End for interest-only as Nationwide withdraws?
Risky interest-only mortgages look set to continue to disappear from mainstream lending after the Nationwide building society announced plans to stop offering them to new borrowers from next week.
The loans accounted for a third of all new mortgage borrowing in 2007, just before the credit crunch and subsequent property market collapse. But the Financial Services Authority subsequently slammed the deals, after many borrowers fell into negative equity when house prices fell.
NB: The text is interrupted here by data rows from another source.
$ cat src/rtl/mta_abort_counters.sv
`timescale 1ns/1ps
`default_nettype none

`include "mta_consts.svh"

// Summary of operation
// - Count frames aborted by transmit FIFO underrun
// - Count every aborted transmit frame, any cause
// - Only device reset clears; reads never clear
// - Counts wrap to zero, never saturate
// - Underrun count bytes 0334h-0337h, MSB first
// - All-cause count bytes 0338h-033Bh, MSB first

module mta_abort_counters
	import mta_pkg::*;
(
	input  wire logic        pclk,
	input  wire logic        presetn,
	input  wire logic        ce,
	input  wire logic        psel,
	input  wire logic        penable,
	input  wire logic        pwrite,
	input  wire logic [11:0] paddr,
	input  wire logic [31:0] pwdata,
	output logic      [31:0] prdata,
	output logic             pready,
	output logic             pslverr,
	input  wire logic        tx_abort,
	input  wire logic        tx_abort_underrun
);

	// ==========================================
	// Address decode
	function automatic mta_dec_s decode(input logic [11:0] addr);
		logic [9:0] idx;
		logic [9:0] off;
		idx = addr[11:2];
		off = idx - `MTA_UNDR_IDX;
		decode.sel = MTA_SEL_NONE;
		decode.cnt_id = off[2];
		decode.lane = off[1:0];
		if (addr[1:0] == 2'h0) begin
			if (idx >= `MTA_UNDR_IDX && idx <= `MTA_ANY_IDX_END) begin
				decode.sel = MTA_SEL_COUNT;
			end else if (idx == `MTA_CTRL_IDX) begin
				decode.sel = MTA_SEL_CTRL;
			end
		end
	endfunction : decode

	// Lane 0 is the most significant byte
	function automatic logic [7:0] byte_of(input mta_count_t v, input logic [1:0] lane);
		logic [4:0] sh;
		// Built by concatenation: a product of narrow operands would drop bit 4
		sh = {(2'h3 - lane), 3'h0};
		byte_of = 8'(v >> sh);
	endfunction : byte_of

	// ==========================================
	// Counters
	logic [1:0]       inc;
	mta_count_t [1:0] live;

	assign inc[0] = tx_abort_underrun;
	assign inc[1] = tx_abort | tx_abort_underrun;

	genvar gi;
	generate
		for (gi = 0; gi < 2; gi++) begin : g_cnt
			mta_counter #(
				.W (`MTA_COUNT_W)
			) u_cnt (
				.pclk    (pclk),
				.presetn (presetn),
				.ce      (ce),
				.inc     (inc[gi]),
				.count   (live[gi])
			);
		end
	endgenerate

	// ==========================================
	// APB slave, zero wait states
	mta_regs_s r;
	mta_regs_s next_r;
	mta_dec_s  dec;
	logic      setup;
	logic      access;

	assign setup  = psel & ~penable;
	assign access = psel & penable;
	assign dec    = decode(paddr);

	always_comb begin
		next_r = r;
		if (setup) begin
			next_r.prdata  = 32'h0000_0000;
			next_r.pslverr = 1'b0;
			unique case (dec.sel)
				MTA_SEL_COUNT: begin
					if (pwrite) begin
						next_r.pslverr = 1'b1;
					end else if (dec.lane == 2'h0) begin
						// With snap_en set, an MSB read freezes the word so the other bytes cannot tear
						next_r.prdata[7:0] = byte_of(live[dec.cnt_id], 2'h0);
						if (r.snap_en) begin
							next_r.snap[dec.cnt_id] = live[dec.cnt_id];
						end
					end else if (r.snap_en) begin
						next_r.prdata[7:0] = byte_of(r.snap[dec.cnt_id], dec.lane);
					end else begin
						next_r.prdata[7:0] = byte_of(live[dec.cnt_id], dec.lane);
					end
				end
				MTA_SEL_CTRL: begin
					next_r.prdata[`MTA_CTRL_SNAP_BIT] = r.snap_en;
				end
				MTA_SEL_NONE: begin
					next_r.pslverr = 1'b1;
				end
				default: begin
					next_r.pslverr = 1'b1;
				end
			endcase
		end
		if (access && pwrite && dec.sel == MTA_SEL_CTRL) begin
			next_r.snap_en = pwdata[`MTA_CTRL_SNAP_BIT];
		end
	end

	always_ff @(posedge pclk or negedge presetn) begin
		if (!presetn) begin
			r.prdata  <= 32'h0000_0000;
			r.pslverr <= 1'b0;
			r.snap_en <= `MTA_CTRL_RESET;
			r.snap    <= {2{`MTA_COUNT_RESET}};
		end else if (ce) begin
			r <= next_r;
		end
	end

	// Answer is ready in the first access cycle
	assign pready  = 1'b1;
	assign prdata  = r.prdata;
	assign pslverr = r.pslverr;

endmodule : mta_abort_counters

`default_nettype wire

$ cat src/rtl/mta_counter.sv
`timescale 1ns/1ps
`default_nettype none

`include "mta_consts.svh"

module mta_counter #(
	parameter int W = `MTA_COUNT_W
) (
	input  wire logic         pclk,
	input  wire logic         presetn,
	input  wire logic         ce,
	input  wire logic         inc,
	output logic [W-1:0]      count
);

	typedef struct packed {
		logic [W-1:0] value;
	} mta_cnt_s;

	mta_cnt_s r;
	mta_cnt_s next_r;

	// ==========================================
	// Free running count, wraps through zero
	always_comb begin
		next_r = r;
		if (inc) begin
			next_r.value = r.value + {{(W-1){1'b0}}, 1'b1};
		end
	end

	// Only the device reset clears the count
	always_ff @(posedge pclk or negedge presetn) begin
		if (!presetn) begin
			r <= '0;
		end else if (ce) begin
			r <= next_r;
		end
	end

	assign count = r.value;

endmodule : mta_counter

`default_nettype wire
The City watchdog has called for interest-only to only be offered where there is a credible plan to repay the capital, rather than borrowers simply relying on their home increasing in value.
The Nationwide said: "Interest-only has become a niche product for us." This year the Co-operative pulled out of interest-only loans altogether while several key lenders, including Santander and Coventry building society, cut the maximum they will lend on interest-only from 75 per cent to 50 per cent.
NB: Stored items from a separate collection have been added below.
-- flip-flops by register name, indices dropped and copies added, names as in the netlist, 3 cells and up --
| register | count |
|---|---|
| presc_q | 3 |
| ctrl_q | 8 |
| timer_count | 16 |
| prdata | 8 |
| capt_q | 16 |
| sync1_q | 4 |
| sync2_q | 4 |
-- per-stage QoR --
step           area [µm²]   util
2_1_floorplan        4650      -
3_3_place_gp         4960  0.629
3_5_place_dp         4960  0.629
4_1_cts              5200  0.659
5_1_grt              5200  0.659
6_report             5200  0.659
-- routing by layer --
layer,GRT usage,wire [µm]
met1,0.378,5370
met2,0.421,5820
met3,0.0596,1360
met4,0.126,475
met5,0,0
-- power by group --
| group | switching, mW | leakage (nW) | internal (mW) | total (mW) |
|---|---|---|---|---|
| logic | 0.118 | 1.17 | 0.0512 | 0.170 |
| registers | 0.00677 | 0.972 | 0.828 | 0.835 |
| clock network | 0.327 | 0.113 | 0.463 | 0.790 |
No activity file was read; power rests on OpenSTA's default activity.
[src/pei_pkg.sv]
// Package for the PHY event status block: register indices, field
// positions, reset values and the carrier types.
// Assumes a word-wide AHB-Lite slave where byte address = index * 4.
package pei_pkg;

  // ----------------------------------------------------------------
  // Register indices
  // ----------------------------------------------------------------
  localparam logic [7:0] IDX_CTRL = 8'h11;
  localparam logic [7:0] IDX_EVT = 8'h12;
  localparam logic [7:0] IDX_FC_CNT = 8'h14;
  localparam logic [7:0] IDX_RE_CNT = 8'h15;
  localparam logic [7:0] IDX_IRQ_STAT = 8'h20;
  localparam logic [7:0] IDX_IRQ_CLR = 8'h21;
  localparam logic [7:0] IDX_IRQ_EN = 8'h22;

  // ----------------------------------------------------------------
  // Field positions
  // ----------------------------------------------------------------
  localparam int NUM_EVT = 8;
  localparam int EVT_LSB = 8;
  localparam int EVT_LQ = 7;
  localparam int EVT_ED = 6;
  localparam int EVT_LS = 5;
  localparam int EVT_SPD = 4;
  localparam int EVT_DUP = 3;
  localparam int EVT_AN = 2;
  localparam int EVT_FC = 1;
  localparam int EVT_RE = 0;
  localparam int EN_MSB = 7;
  localparam int EN_LSB = 5;
  localparam int CTRL_OUT_EN = 0;
  localparam int CTRL_GLOBAL_EN = 1;
  localparam int CTRL_TEST_INT = 2;

  // ----------------------------------------------------------------
  // Reset values
  // ----------------------------------------------------------------
  localparam logic [NUM_EVT-1:0] EVT_RST = 8'h00;
  localparam logic [EN_MSB-EN_LSB:0] EN_RST = 3'h0;
  localparam logic [2:0] CTRL_RST = 3'h0;
  localparam logic [NUM_EVT-1:0] IRQ_EN_RST = 8'h00;

  // ----------------------------------------------------------------
  // Carrier types
  // ----------------------------------------------------------------
  typedef struct packed {
    logic linkUp;
    logic linkQualityGood;
    logic energyDetected;
    logic speed100;
    logic fullDuplex;
    logic anComplete;
  } pei_link_state_t;

  typedef struct packed {
    logic valid;
    logic write;
    logic [7:0] idx;
  } pei_aphase_t;

endpackage

[src/pei_event_status.sv]
// PHY event status and enable register with its AHB-Lite slave, the
// system interrupt and the shared interrupt / power-down pin.
// Assumes event sources and counters run on sys_clk; the pin is async.
`timescale 1ns/10ps
`default_nettype none

module pei_event_status #(
  parameter int CNT_W = 16
) (
  input wire logic sys_clk,
  input wire logic rst,
  input wire logic hsel,
  input wire logic [31:0] haddr,
  input wire logic [1:0] htrans,
  input wire logic hwrite,
  input wire logic [2:0] hsize,
  input wire logic [31:0] hwdata,
  input wire logic hready,
  output logic hreadyout,
  output logic hresp,
  output logic [31:0] hrdata,
  input wire pei_pkg::pei_link_state_t linkState,
  input wire logic [CNT_W-1:0] falseCarrierCount,
  input wire logic [CNT_W-1:0] receiveErrorCount,
  output logic irq,
  input wire logic intPdPinIn,
  output logic intPdPinOut,
  output logic intPdPinOe,
  output logic powerDownReq
);

  // ----------------------------------------------------------------
  // Event detection
  // ----------------------------------------------------------------
  pei_pkg::pei_link_state_t prevState_q, prevState_d;
  logic prevFcHalf_q, prevFcHalf_d;
  logic prevReHalf_q, prevReHalf_d;
  logic primed_q, primed_d;
  logic [pei_pkg::NUM_EVT-1:0] evt;

  // Primed flag keeps the first cycle after reset from faking changes
  always_comb begin
    prevState_d = linkState;
    prevFcHalf_d = falseCarrierCount[CNT_W-1];
    prevReHalf_d = receiveErrorCount[CNT_W-1];
    primed_d = 1'b1;
    evt = '0;
    evt[pei_pkg::EVT_LQ] = primed_q & linkState.linkUp & prevState_q.linkUp &
      (linkState.linkQualityGood != prevState_q.linkQualityGood);
    evt[pei_pkg::EVT_ED] = primed_q &
      (linkState.energyDetected != prevState_q.energyDetected);
    evt[pei_pkg::EVT_LS] = primed_q & (linkState.linkUp != prevState_q.linkUp);
    evt[pei_pkg::EVT_SPD] = primed_q & (linkState.speed100 != prevState_q.speed100);
    evt[pei_pkg::EVT_DUP] = primed_q & (linkState.fullDuplex != prevState_q.fullDuplex);
    evt[pei_pkg::EVT_AN] = primed_q & linkState.anComplete & ~prevState_q.anComplete;
    evt[pei_pkg::EVT_FC] = primed_q & falseCarrierCount[CNT_W-1] & ~prevFcHalf_q;
    evt[pei_pkg::EVT_RE] = primed_q & receiveErrorCount[CNT_W-1] & ~prevReHalf_q;
  end

  always_ff @(posedge sys_clk or posedge rst) begin
    if (rst) begin
      prevState_q <= '0;
      prevFcHalf_q <= 1'b0;
      prevReHalf_q <= 1'b0;
      primed_q <= 1'b0;
    end else begin
      prevState_q <= prevState_d;
      prevFcHalf_q <= prevFcHalf_d;
      prevReHalf_q <= prevReHalf_d;
      primed_q <= primed_d;
    end
  end

  // ----------------------------------------------------------------
  // Bus address phase
  // ----------------------------------------------------------------
  pei_pkg::pei_aphase_t aph_q, aph_d;
  logic take;
  logic [7:0] takeIdx;
  logic addrInRange;
  logic rdClr;
  logic dataWr;

  assign take = hsel & hready & htrans[1];
  assign addrInRange = (haddr[31:10] == 22'h000000);
  assign takeIdx = addrInRange ? haddr[9:2] : 8'hFF;
  assign rdClr = take & ~hwrite & (takeIdx == pei_pkg::IDX_EVT);
  assign dataWr = aph_q.valid & aph_q.write;

  always_comb begin
    aph_d.valid = take;
    aph_d.write = hwrite;
    aph_d.idx = takeIdx;
  end

  always_ff @(posedge sys_clk or posedge rst) begin
    if (rst) begin
      aph_q <= '0;
    end else begin
      aph_q <= aph_d;
    end
  end

  // ----------------------------------------------------------------
  // Registers
  // ----------------------------------------------------------------
  logic [pei_pkg::NUM_EVT-1:0] latch_q, latch_d;
  logic [pei_pkg::NUM_EVT-1:0] irqStat_q, irqStat_d;
  logic [pei_pkg::NUM_EVT-1:0] irqEn_q, irqEn_d;
  logic [pei_pkg::EN_MSB-pei_pkg::EN_LSB:0] evtEn_q, evtEn_d;
  logic [2:0] ctrl_q, ctrl_d;
  logic [pei_pkg::NUM_EVT-1:0] irqClr;

  // Set wins over clear on every flag
  for (genvar i = 0; i < pei_pkg::NUM_EVT; i++) begin : g_evt
    assign latch_d[i] = evt[i] | (latch_q[i] & ~rdClr);
    assign irqStat_d[i] = evt[i] | (irqStat_q[i] & ~irqClr[i]);
  end

  assign irqClr = (dataWr && aph_q.idx == pei_pkg::IDX_IRQ_CLR) ?
    hwdata[pei_pkg::NUM_EVT-1:0] : '0;

  always_comb begin
    evtEn_d = evtEn_q;
    ctrl_d = ctrl_q;
    irqEn_d = irqEn_q;
    if (dataWr) begin
      unique case (aph_q.idx)
        pei_pkg::IDX_EVT: begin
          evtEn_d = hwdata[pei_pkg::EN_MSB:pei_pkg::EN_LSB];
        end
        pei_pkg::IDX_CTRL: begin
          ctrl_d = hwdata[2:0];
        end
        pei_pkg::IDX_IRQ_EN: begin
          irqEn_d = hwdata[pei_pkg::NUM_EVT-1:0];
        end
        default: begin
        end
      endcase
    end
  end

  always_ff @(posedge sys_clk or posedge rst) begin
    if (rst) begin
      latch_q <= pei_pkg::EVT_RST;
      irqStat_q <= pei_pkg::EVT_RST;
      irqEn_q <= pei_pkg::IRQ_EN_RST;
      evtEn_q <= pei_pkg::EN_RST;
      ctrl_q <= pei_pkg::CTRL_RST;
    end else begin
      latch_q <= latch_d;
      irqStat_q <= irqStat_d;
      irqEn_q <= irqEn_d;
      evtEn_q <= evtEn_d;
      ctrl_q <= ctrl_d;
    end
  end

  // ----------------------------------------------------------------
  // Read data
  // ----------------------------------------------------------------
  // Sampled at the address edge, forwarding a write in its data phase,
  // so a read straight after a write sees the new value, except IDX_IRQ_STAT read straight after an IDX_IRQ_CLR write.
  logic [31:0] rdata_q, rdata_d;

  always_comb begin
    rdata_d = 32'h00000000;
    if (take && !hwrite) begin
      unique case (takeIdx)
        pei_pkg::IDX_EVT: begin
          rdata_d[pei_pkg::EVT_LSB +: pei_pkg::NUM_EVT] = latch_q;
          rdata_d[pei_pkg::EN_MSB:pei_pkg::EN_LSB] = evtEn_d;
        end
        pei_pkg::IDX_CTRL: begin
          rdata_d[2:0] = ctrl_d;
        end
        pei_pkg::IDX_FC_CNT: begin
          rdata_d[CNT_W-1:0] = falseCarrierCount;
        end
        pei_pkg::IDX_RE_CNT: begin
          rdata_d[CNT_W-1:0] = receiveErrorCount;
        end
        pei_pkg::IDX_IRQ_STAT: begin
          rdata_d[pei_pkg::NUM_EVT-1:0] = irqStat_q;
        end
        pei_pkg::IDX_IRQ_EN: begin
          rdata_d[pei_pkg::NUM_EVT-1:0] = irqEn_d;
        end
        default: begin
        end
      endcase
    end
  end

  always_ff @(posedge sys_clk or posedge rst) begin
    if (rst) begin
      rdata_q <= 32'h00000000;
    end else begin
      rdata_q <= rdata_d;
    end
  end

  assign hrdata = rdata_q;
  assign hreadyout = 1'b1;
  assign hresp = 1'b0;

  // ----------------------------------------------------------------
  // Interrupt outputs and shared pin
  // ----------------------------------------------------------------
  logic pinPending;
  logic pinOut_q, pinOut_d;
  logic irq_q, irq_d;
  logic [2:0] pinSync_q, pinSync_d;
  logic pinLvl_q, pinLvl_d;
  logic pwrDown_q, pwrDown_d;

  // Only bits 7..5 have enables here; the other events never reach the pin
  assign pinPending = (ctrl_q[pei_pkg::CTRL_GLOBAL_EN] &
    (|(latch_q[pei_pkg::EN_MSB:pei_pkg::EN_LSB] & evtEn_q))) |
    ctrl_q[pei_pkg::CTRL_TEST_INT];

  always_comb begin
    pinOut_d = ~pinPending;
    irq_d = |(irqStat_q & irqEn_q);
    pinSync_d = {pinSync_q[1:0], intPdPinIn};
    pinLvl_d = (pinSync_q[1] == pinSync_q[2]) ? pinSync_q[2] : pinLvl_q;
    pwrDown_d = ~ctrl_q[pei_pkg::CTRL_OUT_EN] & ~pinLvl_q;
  end

  always_ff @(posedge sys_clk or posedge rst) begin
    if (rst) begin
      pinOut_q <= 1'b1;
      irq_q <= 1'b0;
      pinSync_q <= 3'h7;
      pinLvl_q <= 1'b1;
      pwrDown_q <= 1'b0;
    end else begin
      pinOut_q <= pinOut_d;
      irq_q <= irq_d;
      pinSync_q <= pinSync_d;
      pinLvl_q <= pinLvl_d;
      pwrDown_q <= pwrDown_d;
    end
  end

  assign intPdPinOut = pinOut_q;
  assign intPdPinOe = ctrl_q[pei_pkg::CTRL_OUT_EN];
  assign irq = irq_q;
  assign powerDownReq = pwrDown_q;
endmodule

`default_nettype wire
===== config.mk =====
export PLATFORM = sky130hd
export DESIGN_NAME = adsc_seq_ctrl
export DESIGN_NICKNAME = d
export VERILOG_FILES = /design/src/adsc_pkg.sv /design/src/adsc_result_ram.sv /design/src/adsc_clk_div.sv /design/src/adsc_seq_ctrl.sv
export VERILOG_INCLUDE_DIRS = /design/src
export SDC_FILE = /design/constraint.sdc
export NUM_CORES = 1
export LEC_CHECK = 0
export BUFFER_PORTS_ARGS = -buffer_cell sky130_fd_sc_hd__buf_2
export CORE_MARGIN = 2
export CORE_UTILIZATION = 65
export DETAILED_ROUTE_END_ITERATION = 8
export GPL_TIMING_DRIVEN = 0
export PLACE_DENSITY = 0.82
export SLEW_MARGIN = 20
export SYNTH_ARGS = -nofsm -noshare
export SYNTH_HDL_FRONTEND = slang
export SYNTH_SLANG_ARGS = --single-unit

===== constraint.sdc =====
create_clock -name clk -period 13.4 [get_ports clk]
set_input_delay 2.01 -clock clk [delete_from_list [all_inputs] [get_ports clk]]
set_output_delay 2.01 -clock clk [all_outputs]
set_load 0.005 [all_outputs]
Ben Thompson, of the Legal & General Mortgage Club, said: "There has for some time been a view that interest-only would end up as some sort of niche, with a lengthier process and more regular checks in place, and a slightly loaded pay rate. It looks as though we might well have just seen the catalyst for this change."
Adrian Anderson, of mortgage advisers Anderson Harris, said: "It might not be long before the only place you'll find an interest-only mortgage is a private bank."